Japan and the United States remained far apart over thorny issues in the Trans-Pacific Partnership free trade talks despite the 12 member nations' efforts to reach a broad agreement at a ministerial gathering on Monday, with the prospects for striking a deal by the end of the current session in Singapore not looking good.
On the margins of the four-day ministerial meeting through Tuesday, Tokyo and Washington held their second bilateral talks, seeking to resolve outstanding issues of whether Japan can retain tariffs on its sensitive farm goods and the phase-out period of U.S. auto duties.
"Huge differences still remain" between Tokyo and Washington, Akira Amari, Japan's minister in charge of TPP negotiations, said following the bilateral talks with U.S. Trade Representative Michael Froman.
"We recognized how far apart we actually are," he told reporters, adding the two sides will continue discussions at the working level.

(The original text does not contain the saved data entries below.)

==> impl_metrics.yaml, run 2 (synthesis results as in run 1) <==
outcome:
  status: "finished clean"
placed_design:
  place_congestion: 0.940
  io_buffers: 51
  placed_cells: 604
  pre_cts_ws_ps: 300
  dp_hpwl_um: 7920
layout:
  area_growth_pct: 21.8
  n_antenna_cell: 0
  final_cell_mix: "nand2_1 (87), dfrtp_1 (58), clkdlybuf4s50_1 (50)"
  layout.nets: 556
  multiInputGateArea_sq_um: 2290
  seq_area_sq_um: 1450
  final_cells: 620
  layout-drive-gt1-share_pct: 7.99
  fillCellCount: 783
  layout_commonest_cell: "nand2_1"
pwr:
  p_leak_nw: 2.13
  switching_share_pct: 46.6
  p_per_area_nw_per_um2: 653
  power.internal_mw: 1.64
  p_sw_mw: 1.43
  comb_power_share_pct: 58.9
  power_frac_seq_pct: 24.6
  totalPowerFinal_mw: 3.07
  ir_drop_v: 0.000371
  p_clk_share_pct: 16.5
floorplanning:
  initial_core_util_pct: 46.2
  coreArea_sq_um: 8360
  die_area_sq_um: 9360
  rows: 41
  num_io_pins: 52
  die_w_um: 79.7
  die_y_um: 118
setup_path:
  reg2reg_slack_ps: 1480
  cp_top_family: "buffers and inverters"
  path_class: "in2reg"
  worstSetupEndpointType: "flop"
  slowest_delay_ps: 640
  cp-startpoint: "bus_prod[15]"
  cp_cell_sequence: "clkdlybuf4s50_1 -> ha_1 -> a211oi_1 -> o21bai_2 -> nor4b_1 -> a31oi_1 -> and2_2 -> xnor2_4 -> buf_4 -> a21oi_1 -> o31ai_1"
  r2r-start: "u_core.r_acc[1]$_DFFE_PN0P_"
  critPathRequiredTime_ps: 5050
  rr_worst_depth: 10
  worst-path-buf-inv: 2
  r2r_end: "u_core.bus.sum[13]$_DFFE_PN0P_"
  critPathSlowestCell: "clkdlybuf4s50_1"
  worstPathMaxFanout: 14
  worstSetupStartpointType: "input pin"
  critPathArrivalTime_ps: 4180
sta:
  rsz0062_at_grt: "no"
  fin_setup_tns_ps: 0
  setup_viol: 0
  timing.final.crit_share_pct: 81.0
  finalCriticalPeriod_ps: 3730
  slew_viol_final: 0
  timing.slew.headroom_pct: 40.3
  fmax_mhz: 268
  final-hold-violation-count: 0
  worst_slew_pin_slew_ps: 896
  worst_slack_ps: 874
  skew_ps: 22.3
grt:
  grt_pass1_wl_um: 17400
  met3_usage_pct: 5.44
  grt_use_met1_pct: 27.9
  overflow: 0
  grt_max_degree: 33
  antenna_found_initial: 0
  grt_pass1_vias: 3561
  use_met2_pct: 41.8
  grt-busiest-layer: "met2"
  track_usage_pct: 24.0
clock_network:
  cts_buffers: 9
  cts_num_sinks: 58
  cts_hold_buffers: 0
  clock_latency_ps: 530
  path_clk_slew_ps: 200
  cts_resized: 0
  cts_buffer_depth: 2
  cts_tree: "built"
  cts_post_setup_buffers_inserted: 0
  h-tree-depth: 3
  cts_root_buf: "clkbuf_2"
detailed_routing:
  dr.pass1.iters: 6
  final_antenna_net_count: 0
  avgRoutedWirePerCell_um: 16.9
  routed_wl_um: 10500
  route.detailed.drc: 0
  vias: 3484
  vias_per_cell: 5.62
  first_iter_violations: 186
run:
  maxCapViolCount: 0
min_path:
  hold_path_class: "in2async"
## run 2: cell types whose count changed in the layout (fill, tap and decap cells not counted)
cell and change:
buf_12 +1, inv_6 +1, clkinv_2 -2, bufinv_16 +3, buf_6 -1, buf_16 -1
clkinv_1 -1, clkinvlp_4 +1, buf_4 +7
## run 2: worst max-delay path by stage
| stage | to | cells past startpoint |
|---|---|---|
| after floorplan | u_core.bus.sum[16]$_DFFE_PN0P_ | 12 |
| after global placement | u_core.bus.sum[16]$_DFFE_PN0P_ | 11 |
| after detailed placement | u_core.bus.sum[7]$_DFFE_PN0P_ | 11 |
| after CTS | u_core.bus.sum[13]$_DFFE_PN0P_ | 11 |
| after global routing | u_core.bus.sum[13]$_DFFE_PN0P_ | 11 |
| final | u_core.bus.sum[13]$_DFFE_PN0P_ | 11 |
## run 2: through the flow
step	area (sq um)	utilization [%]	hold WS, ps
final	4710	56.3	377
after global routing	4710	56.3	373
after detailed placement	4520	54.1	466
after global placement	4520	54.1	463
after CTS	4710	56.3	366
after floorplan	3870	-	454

In a similar vein, Froman told reporters that "gaps remain," adding they will continue to "work and try to bridge the main gaps."
Amari and Froman discussed the issues on Saturday as well.
Japan has been under strong pressure from other negotiating countries, especially the United States, to further open up its agricultural market, as the U.S.-led TPP aims for the abolition of all tariffs in principle.
Amari also said that the 12 Pacific Rim countries are not yet at the stage of announcing a broad agreement on Tuesday, the last day of the gathering. But he added, "We won't know until tomorrow."
According to the minister, the TPP members made "some progress" in the field of intellectual property rights, one of the most contentious areas.
As for intellectual property rights, the United States has been at odds with emerging economies, which fear that access to generic medicines could be restricted if a longer patent protection period for new medicines is adopted.
A negotiation source said there has been some progress also in the field of reform of state-owned enterprises, over which the United States and emerging economies such as Malaysia and Vietnam have been in disagreement, after Washington offered a compromise.
The TPP negotiations involve Australia, Brunei, Canada, Chile, Japan, Malaysia, Mexico, New Zealand, Peru, Singapore, the United States and Vietnam.